In January 1990, preliminary works for the expansion of the airport was made, with construction planned to start in mid-1990 and completed at the end of 1991. The project included upgrading and extension of the tarmac of the airport and construction of a new terminal building which cost RM 49 million and a road expansion project from the airport to the city centre which cost RM 100 million. The expanded airport opened on 1 July 1992 at a cost of RM 65 million.

=== Proposed relocation ===
Proposals for relocating the airport have been recorded since 2015, with early suggestions for it to be either located nearer to the coast at Penor, or possibly around the same area of its original location. The operational capacity of the current airport is severely limited, mainly due to the nature of the airport being co-located with the RMAF Kuantan (which poses risks to national security) and also constraints of being surrounded by residential areas, both of which make it difficult to increase the frequency of flights and its capacity for expansion.
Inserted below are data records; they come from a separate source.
What follows belongs to an exercise in optimizing a design on an open flow for small area, a short achievable clock period and few clock cycles; a production flow would make more cautious choices. At most, simulation tests tie the RTL to the original design; equivalence was not proved.

rev 12:
## frame_rx
module frame_rx (
    input  wire        clk,
    input  wire        rst,
    input  wire        in_valid,
    input  wire [7:0]  in_data,
    output wire        in_ready,
    output wire        o_valid,
    input  wire        o_ready,
    output wire [1:0]  o_kind,    
    output wire [15:0] o_pn,
    output wire [7:0]  o_type,
    output wire [5:0]  o_len,
    output wire [31:0] o_sid,
    output wire [15:0] o_tf,
    output wire [15:0] o_fi,
    output wire [7:0]  o_data,
    output wire        o_last
);
For scale: about 120 I/O pins, about 32000 um2 of cells after synthesis.
clock: 8.0 ns
lec_check: 0
cap_margin: 20
core_margin: 2
core_utilization: 40
place_density: 0.6
setup_slack_margin: 5
slew_margin: 20
run.sh (not shown) runs the stock make flow with config.mk's settings and CLKGATE_MAP_FILE= SYNTH_SCRIPT=/design/flow/synth_recipe.tcl, a recipe that flattens the netlist after the stock synthesis.
Relative to rev 12, the following input files were edited for rev 13:
-- flow/design.v --
<<< rev 12, line 52
        begin
            s = {1'b0, x} + {1'b0, d};
            if (s >= 2 * RING)
                s = s - 2 * RING;
            else if (s >= RING)
                s = s - RING;
            addm = s[5:0];
        end
    endfunction
>>> rev 13, line 52
        begin
            s = {1'b0, x} + {1'b0, d};
            addm = (s >= RING) ? s - RING : s[5:0];
        end
    endfunction
<<< rev 12, line 80
    reg [15:0] ccrc;       
    reg        lo_ok;
    reg        pv_le;      
    reg        fnd;        
    reg [5:0]  fj;         
    reg        rdy;
    reg [7:0]  ib;         
    reg        ibv;
    reg        ov;
    reg [1:0]  okind;
>>> rev 13, line 76
    reg [15:0] ccrc;       
    reg        lo_ok;
    reg        rdy;
    reg        ov;
    reg [1:0]  okind;
<<< rev 12, line 125
    wire       do_emit = do_end && (emit_h || emit_n);
    wire       rewind  = do_end && !(emit_h || emit_n);
    wire       le_prev = (j == 6'd13) ? (w[12] <= 8'd49) : pv_le;
    wire       fnd_eff = (j != 6'd13) && fnd;
    reg        early;
    integer    e;
    always @* begin
        early = 1'b0;
        for (e = 1; e <= 8; e = e + 1)
            if (w[e+4] == 8'd0 && w[e+3] <= 8'd49)
                early = 1'b1;
    end
    wire [5:0] tgt     = fnd_eff ? fj : ps + 6'd10;
    wire       jump    = rewind && !early && (tgt > 6'd13);
    wire [5:0] jpos    = addm(h, tgt);
    wire       take    = do_fill || do_slide || do_cont || do_end;
    wire [15:0] fill_crc = crc_byte((j == 6'd0) ? 16'hFFFF : wcrc, rb);
>>> rev 13, line 116
    wire       do_emit = do_end && (emit_h || emit_n);
    wire       rewind  = do_end && !(emit_h || emit_n);
    wire       take    = do_fill || do_slide || do_cont || do_end;
    wire [15:0] fill_crc = crc_byte((j == 6'd0) ? 16'hFFFF : wcrc, rb);
<<< rev 12, line 145
                          fire ? pay_next : (ov && okind != 2'd2);
    wire [5:0] p_next   = do_emit ? addm(h, 6'd13) : pay_next ? inc(p) : p;
    wire [5:0] hj_next  = (do_fill || do_slide) ? inc(hj) : do_emit ? r :
                          jump ? jpos : hj;
    wire [5:0] f_next   = job_next ? p_next : hj_next;
    always @(posedge clk) begin
        ib <= in_data;
        if (ibv)
            ring[wp] <= ib;
    end
    always @(posedge clk) begin
>>> rev 13, line 123
                          fire ? pay_next : (ov && okind != 2'd2);
    wire [5:0] p_next   = do_emit ? addm(h, 6'd13) : pay_next ? inc(p) : p;
    wire [5:0] hj_next  = (do_fill || do_slide) ? inc(hj) : do_emit ? r : hj;
    wire [5:0] f_next   = job_next ? p_next : hj_next;
    always @(posedge clk) begin
        if (acc_in)
            ring[wp] <= in_data;
    end
    always @(posedge clk) begin
<<< rev 12, line 172
            r     <= 6'd0;
            rbv   <= 1'b0;
            ibv   <= 1'b0;
            j     <= 6'd0;
            drop  <= 1'b0;
>>> rev 13, line 148
            r     <= 6'd0;
            rbv   <= 1'b0;
            j     <= 6'd0;
            drop  <= 1'b0;
<<< rev 12, line 186
            pc    <= 6'd0;
        end else begin
            ibv <= acc_in;
            if (ibv)
                wp <= inc(wp);
            rdy <= (used + ibv + acc_in <= RING - 2);
            if (jump) begin
                r   <= jpos;
                rbv <= 1'b0;
            end else if (rewind) begin
                r   <= addm(h, 6'd13);
                rbv <= 1'b0;
>>> rev 13, line 161
            pc    <= 6'd0;
        end else begin
            if (acc_in)
                wp <= inc(wp);
            rdy <= (used <= RING - 3) || (used == RING - 2 && !acc_in);
            if (rewind) begin
                r   <= addm(h, 6'd13);
                rbv <= 1'b0;
<<< rev 12, line 212
            end
            if (do_cont) begin
                pv_le <= (rb <= 8'd49);
                if (!fnd_eff && le_prev && rb == 8'd0) begin
                    fnd <= 1'b1;
                    fj  <= j - 6'd4;
                end else if (j == 6'd13) begin
                    fnd <= 1'b0;
                end
                ccrc <= (j < jlo) ? crc_byte(cur, rb) : cur;
                if (j == jlo)
>>> rev 13, line 183
            end
            if (do_cont) begin
                ccrc <= (j < jlo) ? crc_byte(cur, rb) : cur;
                if (j == jlo)
<<< rev 12, line 228
                    h <= r;
                    j <= 6'd0;
                end else if (jump) begin
                    h    <= jpos;
                    j    <= 6'd0;
                end else begin
                    drop <= 1'b1;
>>> rev 13, line 192
                    h <= r;
                    j <= 6'd0;
                end else begin
                    drop <= 1'b1;
--- outcome ---
- Reported for rev 13 and rev 12, cell depth of the worst min-delay path turned out identical to the last digit.
- Rev 13 vs rev 12: final wirelength down in rev 13
- Higher first-pass GRT wire length among rev 13 and rev 12: rev 12
- On rev 13: non-clock inverter instance count of the final layout is about 46% lower than what rev 12 gave.
- The run showing the greater proportion of synthesized chip area in sequential cells is rev 13.
Testbench counts of rev 13, summed over its fixed seeds: cycles 50,804.
Function not checked in rev 12: the RTL went through the layout flow alone.

[re-timing with driven ports]
Ports are ideal in the flow. The routed layouts listed here were re-timed in OpenROAD. Step 1: set_driving_cell puts a clkbuf_16 on clk and a buf_2 on each other input, an assumption about the parent block. Step 2 moves the port delays by t, midway between the first and last clock arrival at a register: inputs arrive t later, outputs are due t later. That takes back most of the time a late clock gives input paths. Three values: no drivers, after step 1, after step 2; two values: the first two.
run	shift t [ns]	slack for setup (ns)	worst data-port slew with drivers (ns)
rev 12	0.693	4.275 / 4.275 / 3.916	0.05
rev 13	0.676	4.989 / 4.986 / 4.340	0.07
After both steps every run listed still meets setup and hold. For rev 13, which loses most, drivers alone change the setup slack by -0.003 ns; drivers and shift together by -0.649 ns.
Adding to this, the airport infrastructure is outdated, lacking any jet bridges, and is small, insufficient for larger crowds.
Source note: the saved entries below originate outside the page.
Source: an optimization exercise on an open RTL-to-GDS flow (aim: small area, a short achievable clock period and few clock cycles). Production flows keep margins and buffers that such runs may drop. At most, simulation tests tie the RTL to the original design; equivalence was not proved. Function not checked in run 4: the RTL went through the layout flow alone. Power figures rest on the tool's default switching activity, not on a simulated workload.

==> design/flow/design.v <==
module rle_codec (
    input  wire        clk,
    input  wire        rst,
    input  wire        in_valid,
    output wire        in_ready,
    input  wire [7:0]  in_data,
    input  wire        in_last,
    input  wire        in_mode,
    output wire        out_valid,
    input  wire        out_ready,
    output wire [7:0]  out_data,
    output wire        done,
    output wire        err,
    output wire [15:0] err_pos
);
    localparam NR = 136;
    reg  [9:0] sq0, sq1;        
    reg        sv0, sv1;
    reg        in_rdy;
    assign in_ready = in_rdy;
    wire       push_in = in_valid && in_rdy;
    wire       pop_in;
    wire [7:0] hd = sq0[7:0];
    wire       hl = sq0[8];
    wire       hm = sq0[9];
    wire       hv = sv0;
    always @(posedge clk) begin
        if (rst) begin
            sv0    <= 1'b0;
            sv1    <= 1'b0;
            in_rdy <= 1'b1;
        end else begin
            if (pop_in) begin
                if (sv1) begin
                    sq0 <= sq1;
                    if (push_in) begin
                        sq1 <= {in_mode, in_last, in_data};
                    end else begin
                        sv1 <= 1'b0;
                    end
                end else if (push_in) begin
                    sq0 <= {in_mode, in_last, in_data};
                end else begin
                    sv0 <= 1'b0;
                end
                in_rdy <= 1'b1;
            end else if (push_in) begin
                if (sv0) begin
                    sq1    <= {in_mode, in_last, in_data};
                    sv1    <= 1'b1;
                    in_rdy <= 1'b0;
                end else begin
                    sq0 <= {in_mode, in_last, in_data};
                    sv0 <= 1'b1;
                end
            end
        end
    end
    localparam W_DATA = 2'd0;   
    localparam W_LITC = 2'd1;   
    localparam W_LITS = 2'd2;   
    localparam W_SPEC = 2'd3;   
    reg  [1:0] wf_n;            
    reg  [1:0] wk0, wk1;        
    reg  [7:0] wd0, wd1;        
    reg  [1:0] wfk [0:3];
    reg  [7:0] wfd [0:3];
    reg  [1:0] wfw, wfr;
    reg  [2:0] wf_cnt;
    reg        hflag;           
    wire       ring_wr;         
    wire       wf_pop;          
    wire [1:0] wf_hk = wfk[wfr];
    wire [7:0] wf_hd = wfd[wfr];
    wire [1:0] wfw1  = wfw + 2'd1;
    always @(posedge clk) begin
        if (wf_n != 2'd0) begin
            wfk[wfw] <= wk0;
            wfd[wfw] <= wd0;
        end
        if (wf_n == 2'd2) begin
            wfk[wfw1] <= wk1;
            wfd[wfw1] <= wd1;
        end
    end
    always @(posedge clk) begin
        if (rst) begin
            wfw    <= 2'd0;
            wfr    <= 2'd0;
            wf_cnt <= 3'd0;
            hflag  <= 1'b0;
        end else begin
            wfw    <= wfw + wf_n;
            wfr    <= wfr + {1'b0, wf_pop};
            wf_cnt <= wf_cnt + {1'b0, wf_n} - {2'd0, wf_pop};
            if (wf_pop)
                hflag <= 1'b0;
            else if (ring_wr)
                hflag <= 1'b1;
        end
    end
    reg        lf_push;
    reg  [6:0] lf_val;
    wire       lf_pop;
    reg  [6:0] lfd [0:7];
    reg  [2:0] lfw, lfr;
    reg  [3:0] lf_cnt;
    wire       lf_full = lf_cnt[3];
    wire       lf_ne   = (lf_cnt != 4'd0);
    wire [6:0] lf_h    = lfd[lfr];
    always @(posedge clk) begin
        if (lf_push) lfd[lfw] <= lf_val;
    end
    always @(posedge clk) begin
        if (rst) begin
            lfw    <= 3'd0;
            lfr    <= 3'd0;
            lf_cnt <= 4'd0;
        end else begin
            if (lf_push) lfw <= lfw + 3'd1;
            if (lf_pop)  lfr <= lfr + 3'd1;
            lf_cnt <= lf_cnt + {3'd0, lf_push} - {3'd0, lf_pop};
        end
    end
    reg  [7:0] rd [0:NR-1];
    reg        rm [0:NR-1];
    reg        rv [0:NR-1];
    reg  [7:0] tid;
    reg        rflush;          
    reg        scan;
    reg  [7:0] rp;
    reg  [7:0] nw;
    wire       take;
    wire       lopen;           
    wire [7:0] tid_n = (tid == NR - 1) ? 8'd0 : tid + 8'd1;
    wire [7:0] nw_n  = (nw == NR - 1) ? 8'd0 : nw + 8'd1;
    wire       tap_v = rv[NR-1];
    wire       tap_m = rm[NR-1];
    wire [7:0] tap_d = rd[NR-1];
    wire [7:0] d_t = (tid >= rp) ? tid - rp : tid + NR - rp;
    wire [7:0] d_w = (nw >= rp)  ? nw - rp  : nw + NR - rp;
    wire       fz  = (d_t <= d_w);
    wire       h_flag = (wf_hk == W_LITS) && !hflag;
    wire       h_cont = (wf_hk == W_LITC) || (wf_hk == W_LITS && hflag);
    wire       wr_ok  = h_cont ? (tid == nw_n)
                      : h_flag ? (wf_cnt >= 3'd2 || !lopen)
                      : 1'b1;
    assign ring_wr = (wf_cnt != 3'd0) && !rflush && (!tap_v || take) &&
                     (scan || !fz) && wr_ok;
    assign wf_pop  = ring_wr && !h_flag;
    wire       w_m = h_flag || (wf_hk == W_SPEC);
    wire [7:0] w_d = h_flag ? 8'd0 : wf_hd;
    integer ri;
    always @(posedge clk) begin
        for (ri = 1; ri < NR; ri = ri + 1) begin
            rd[ri] <= rd[ri-1];
            rm[ri] <= rm[ri-1];
            rv[ri] <= rv[ri-1];
        end
        rd[0] <= ring_wr ? w_d : tap_d;
        rm[0] <= ring_wr ? w_m : tap_m;
        rv[0] <= ring_wr || (tap_v && !take && !rflush);
    end
    localparam R_IDLE = 2'd0;
    localparam R_EP1  = 2'd1;   
    localparam R_EP2  = 2'd2;   
    reg        ov;
    reg  [7:0] ob;
    reg        done_r, err_r;
    reg [15:0] errp_r;
    reg  [1:0] rs;
    reg  [7:0] eph;
    assign out_valid = ov;
    assign out_data  = ob;
    assign done      = done_r;
    assign err       = err_r;
    assign err_pos   = errp_r;
    wire can_load = !ov || out_ready;
    wire at_tap   = tap_v && !rflush && (scan || tid == rp);
    wire t_flag   = tap_m && rs == R_IDLE && !tap_d[0];
    wire t_done   = tap_m && rs == R_IDLE && tap_d[0];
    wire t_quiet  = tap_m && (rs == R_EP1 || (rs == R_IDLE && tap_d[1:0] == 2'b11));
    assign take   = at_tap && (t_quiet || (can_load && (!t_flag || lf_ne)));
    wire miss     = at_tap && !take && scan;
    assign lf_pop = take && t_flag;
    always @(posedge clk) begin
        if (rst) begin
            tid    <= 8'd0;
            rflush <= 1'b1;
            scan   <= 1'b1;
            rp     <= 8'd0;
            nw     <= 8'd0;
        end else begin
            tid <= tid_n;
            if (tid == NR - 1) rflush <= 1'b0;
            if (ring_wr) nw <= tid;
            if (scan) begin
                if (miss) begin
                    scan <= 1'b0;
                    rp   <= tid;
                end
            end else if (take) begin
                scan <= 1'b1;
            end
        end
    end
    always @(posedge clk) begin
        if (rst) begin
            ov     <= 1'b0;
            ob     <= 8'd0;
            done_r <= 1'b0;
            err_r  <= 1'b0;
            errp_r <= 16'd0;
            rs     <= R_IDLE;
            eph    <= 8'd0;
        end else begin
            done_r <= 1'b0;
            if (can_load) ov <= 1'b0;
            if (take) begin
                if (!tap_m) begin
                    ov <= 1'b1;
                    ob <= tap_d;
                end else begin
                    case (rs)
                    R_IDLE: begin
                        if (!tap_d[0]) begin
                            ov <= 1'b1;
                            ob <= {1'b0, lf_h};
                        end else if (tap_d[1]) begin
                            rs <= R_EP1;
                        end else begin
                            done_r <= 1'b1;
                            err_r  <= 1'b0;
                            errp_r <= 16'd0;
                        end
                    end
                    R_EP1: begin
                        eph <= tap_d;
                        rs  <= R_EP2;
                    end
                    default: begin
                        done_r <= 1'b1;
                        err_r  <= 1'b1;
                        errp_r <= {eph, tap_d};
                        rs     <= R_IDLE;
                    end
                    endcase
                end
            end
        end
    end
    reg        infr;            
    reg        fmode;           
    wire       cm = infr ? fmode : hm;
    reg  [7:0] pv;              
    reg  [1:0] pk;              
    reg        inrun;           
    reg  [6:0] rcm;             
    reg  [6:0] ll;              
    reg        eflush;          
    assign lopen = (ll != 7'd0);
    localparam D_FLAG = 3'd0;
    localparam D_LIT  = 3'd1;
    localparam D_REP  = 3'd2;
    localparam D_EXP  = 3'd3;   
    localparam D_END  = 3'd4;   
    localparam D_EH   = 3'd5;   
    localparam D_EL   = 3'd6;   
    reg  [2:0]  dst;
    reg  [6:0]  dk;             
    reg  [7:0]  dv;             
    reg         dlast;          
    reg         derr;           
    reg  [15:0] pos;            
    reg  [15:0] fsp;            
    wire dec_in  = (dst == D_FLAG) || (dst == D_LIT) || (dst == D_REP);
    wire eq    = (hd == pv);
    wire room1 = (wf_cnt <= 3'd3);
    wire room2 = (wf_cnt <= 3'd2);
    wire lroom = !lf_full;
    wire e_run   = inrun;
    wire e_rmore = inrun && eq && rcm != 7'd127;           
    wire e_trip  = !inrun && pk == 2'd2 && eq;             
    wire e_pair  = !inrun && pk == 2'd1 && eq;             
    wire e_lit   = !inrun && pk != 2'd0 && !eq;            
    wire e_close = e_lit && (ll == 7'd127 || (pk == 2'd2 && ll == 7'd126));
    wire e_ok    = e_run   ? (e_rmore || room2)
                 : e_trip  ? (!lopen || lroom)
                 : e_lit   ? ((pk == 2'd2 ? room2 : room1) && (!e_close || lroom))
                 : 1'b1;
    wire enc_go  = hv && !cm && !eflush && dec_in && e_ok;
    wire f_rep   = inrun;
    wire f_pend  = !inrun && pk != 2'd0;
    wire f_lit   = !inrun && pk == 2'd0 && lopen;
    wire f_ok    = f_rep  ? room2
                 : f_pend ? ((pk == 2'd2 ? room2 : room1) && lroom)
                 : f_lit  ? lroom
                 : room1;
    wire fl_go   = eflush && f_ok;
    wire dec_go  = hv && cm && !eflush && dec_in && room1;
    wire dec_w   = !dec_in && room1;      
    assign pop_in = enc_go || dec_go;
    always @(*) begin
        wf_n   = 2'd0;
        wk0    = W_DATA;
        wk1    = W_DATA;
        wd0    = pv;
        wd1    = pv;
        lf_push = 1'b0;
        lf_val  = 7'd127;
        if (fl_go) begin
            if (f_rep) begin
                wf_n = 2'd2;
                wd0  = {1'b1, rcm};
            end else if (f_pend) begin
                wf_n = pk;
                wk0  = lopen ? W_LITC : W_LITS;
                wk1  = (ll == 7'd127) ? W_LITS : W_LITC;
                lf_push = 1'b1;
                lf_val  = (ll == 7'd127 && pk == 2'd2) ? 7'd127 : ll + {5'd0, pk} - 7'd1;
            end else if (f_lit) begin
                lf_push = 1'b1;
                lf_val  = ll - 7'd1;
            end else begin
                wf_n = 2'd1;
                wk0  = W_SPEC;
                wd0  = 8'h01;
            end
        end else if (enc_go) begin
            if (e_run) begin
                if (!e_rmore) begin
                    wf_n = 2'd2;
                    wd0  = {1'b1, rcm};
                end
            end else if (e_trip) begin
                lf_push = lopen;
                lf_val  = ll - 7'd1;
            end else if (e_lit) begin
                wf_n = pk;
                wk0  = lopen ? W_LITC : W_LITS;
                wk1  = (ll == 7'd127) ? W_LITS : W_LITC;
                lf_push = e_close;
            end
        end else if (dec_go) begin
            if (dst == D_FLAG) begin
                if (hl) begin
                    wf_n = 2'd1;
                    wk0  = W_SPEC;
                    wd0  = 8'h03;
                end
            end else if (dst == D_REP) begin
                wf_n = 2'd1;
                wd0  = hd;
            end else begin
                wf_n = 2'd1;
                wd0  = hd;
            end
        end else if (dec_w) begin
            wf_n = 2'd1;
            case (dst)
            D_EXP: wd0 = dv;
            D_END: begin
                wk0 = W_SPEC;
                wd0 = derr ? 8'h03 : 8'h01;
            end
            D_EH: begin
                wk0 = W_SPEC;
                wd0 = fsp[15:8];
            end
            default: begin
                wk0 = W_SPEC;
                wd0 = fsp[7:0];
            end
            endcase
        end
    end
    always @(posedge clk) begin
        if (rst) begin
            infr   <= 1'b0;
            fmode  <= 1'b0;
            pk     <= 2'd0;
            inrun  <= 1'b0;
            rcm    <= 7'd0;
            ll     <= 7'd0;
            eflush <= 1'b0;
            pv     <= 8'd0;
            dst    <= D_FLAG;
            dk     <= 7'd0;
            dv     <= 8'd0;
            dlast  <= 1'b0;
            derr   <= 1'b0;
            pos    <= 16'd0;
            fsp    <= 16'd0;
        end else begin
            if (pop_in) begin
                infr  <= !hl;
                fmode <= cm;
            end
            if (fl_go) begin
                if (f_rep) begin
                    inrun <= 1'b0;
                end else if (f_pend) begin
                    pk <= 2'd0;
                    ll <= (ll == 7'd127 && pk == 2'd2) ? 7'd1 : 7'd0;
                end else if (f_lit) begin
                    ll <= 7'd0;
                end else begin
                    eflush <= 1'b0;
                end
            end else if (enc_go) begin
                if (hl) eflush <= 1'b1;
                if (e_run) begin
                    if (e_rmore) begin
                        rcm <= rcm + 7'd1;
                    end else begin
                        inrun <= 1'b0;
                        pv    <= hd;
                        pk    <= 2'd1;
                    end
                end else if (e_trip) begin
                    ll    <= 7'd0;
                    inrun <= 1'b1;
                    rcm   <= 7'd2;
                    pk    <= 2'd0;
                end else if (e_pair) begin
                    pk <= 2'd2;
                end else begin
                    if (pk == 2'd2)
                        ll <= (ll == 7'd127) ? 7'd1 : (ll == 7'd126) ? 7'd0 : ll + 7'd2;
                    else if (pk == 2'd1)
                        ll <= (ll == 7'd127) ? 7'd0 : ll + 7'd1;
                    pv <= hd;
                    pk <= 2'd1;
                end
            end else if (dec_go) begin
                pos <= hl ? 16'd0 : pos + 16'd1;
                case (dst)
                D_FLAG: begin
                    fsp <= pos;
                    dk  <= hd[6:0];
                    if (hl) begin
                        dst <= D_EH;
                    end else begin
                        dst <= hd[7] ? D_REP : D_LIT;
                    end
                end
                D_REP: begin
                    dv    <= hd;
                    dlast <= hl;
                    derr  <= 1'b0;
                    if (dk != 7'd0)
                        dst <= D_EXP;
                    else
                        dst <= hl ? D_END : D_FLAG;
                end
                default: begin  
                    dk <= dk - 7'd1;
                    if (hl) begin
                        derr <= (dk != 7'd0);
                        dst  <= D_END;
                    end else if (dk == 7'd0) begin
                        dst <= D_FLAG;
                    end
                end
                endcase
            end else if (dec_w) begin
                case (dst)
                D_EXP: begin
                    dk <= dk - 7'd1;
                    if (dk == 7'd1) dst <= dlast ? D_END : D_FLAG;
                end
                D_END: dst <= derr ? D_EH : D_FLAG;
                D_EH:  dst <= D_EL;
                default: dst <= D_FLAG;
                endcase
            end
        end
    end
endmodule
Following this, there are also demands to establish a regional hub for international flights in the East Coast Peninsular Region, as stated in the "Rancangan Fizikal Negara ke-4".

The Menteri Besar of Pahang, Wan Rosdy Wan Ismail announced in July 2021 the development of a RM 10.5 billion aerospace city, integrating a new international airport with air cargo and MRO (Maintenance, Repair and Overhaul) capabilities. This project is to be headed by Pahang Corporation Sdn Bhd (Pahang Corp) on an area measuring 5,024 ha in Chendor, adjacent to the ECRL railway station at Cherating, which is expected to be completed by early 2027. The development of this airport is expected to coincide with the establishment of Kuantan Port as an international logistics and manufacturing hub. This will also allow the return of full control of the air force base to the RMAF.

An MoU was signed between Pahang Corp, Gading Group Sdn Bhd and Aviation Industry Corporation of China (AVIC) on 12 July 2022. Construction is expected to commence in 2024 and the airport is expected to begin operations in 2026.

== Airlines and destinations ==

| Airlines | Destinations |
|---|---|
| Malaysia Airlines | Kuala Lumpur–International |
| Scoot | Singapore |

== Statistics ==

Annual passenger numbers and aircraft statistics
| Year | Passengers handled | Passenger % change | Cargo (tonnes) | Cargo % change | Aircraft movements | Aircraft % change |
| 2003 | 351,179 | Steady | 64 | Steady | 4,054 | Steady |
| 2004 | 349,375 | 0.5 | 64 | Steady | 4,088 | +0.8 |
| 2005 | 298,184 | 14.6 | 75 | 17.2 | 3,757 | −8.1 |
| 2006 | 273,005 | 8.4 | 109 | 45.3 | 2,973 | −20.9 |
| 2007 | 262,486 | 3.8 | 103 | 5.5 | 3,487 | +17.3 |
| 2008 | 259,529 | 1.1 | 70 | 32.0 | 3,551 | +1.8 |
| 2009 | 226,912 | 12.6 | 70 | Steady | 3,110 | −12.4 |
| 2010 | 220,878 | 2.7 | 49 | 30.0 | 2,802 | −9.9 |
| 2011 | 248,846 | 12.7 | 38 | 22.4 | 3,452 | +23.2 |
| 2012 | 280,074 | 12.5 | 57 | 50.5 | 3,613 | +4.7 |
| 2013 | 317,440 | 13.3 | 86 | 51.2 | 3,663 | +1.4 |
| 2014 | 314,130 | −1.0 | 46 | −46.9 | 3,911 | +6.8 |
| 2015 | 292,109 | −7.0 | 21 | −55.2 | 4,174 | +6.7 |
| 2016 | 247,757 | −15.2 | 15 | −27.3 | 3,493 | −16.3 |
| 2017 | 241,314 | −2.6 | 25 | +65.3 | 2,893 | −17.2 |
| 2018 | 258,816 | +7.3 | 13 | −47.4 | 3,013 | +4.1 |
| 2019 | 394,599 | +52.5 | 2.8 | −78.4 | 4,082 | +35.5 |
| 2020 | 71,877 | −84.3 | 3.0 | +7.9 | 1,117 | −72.6 |
| 2021 | 21,251 | −70.4 | 3.0 | Steady | 439 | −60.7 |
| 2022 | 103,961 | +389.2 | 5.0 | +46.8 | 1,245 | +183.6 |
| 2023 | 176,100 | +69.4 | 28 | +475.4 | 1,827 | +46.7 |
^{Source: Malaysia Airports Holdings Berhad}

Busiest flights out of Sultan Haji Ahmad Shah Airport by frequency as of September 2023
| Rank | Destinations | Frequency (weekly) | Airlines | Note |
| 1 | Kuala Lumpur | 17 | MH |
| 2 | Singapore | 3 | TR |  |

==Passenger facilities==

The airport has an outdoor car park, a taxi stand, several small shops, an arrival hall and a departure hall. The front part of the building housing the shops and the check in counters are not air conditioned.

==Accidents and incidents==
- On 21 August 2025, a McDonnell Douglas F/A-18 Hornet of the Royal Malaysian Air Force crashed shortly after takeoff from the airport. The two pilots on board ejected safely.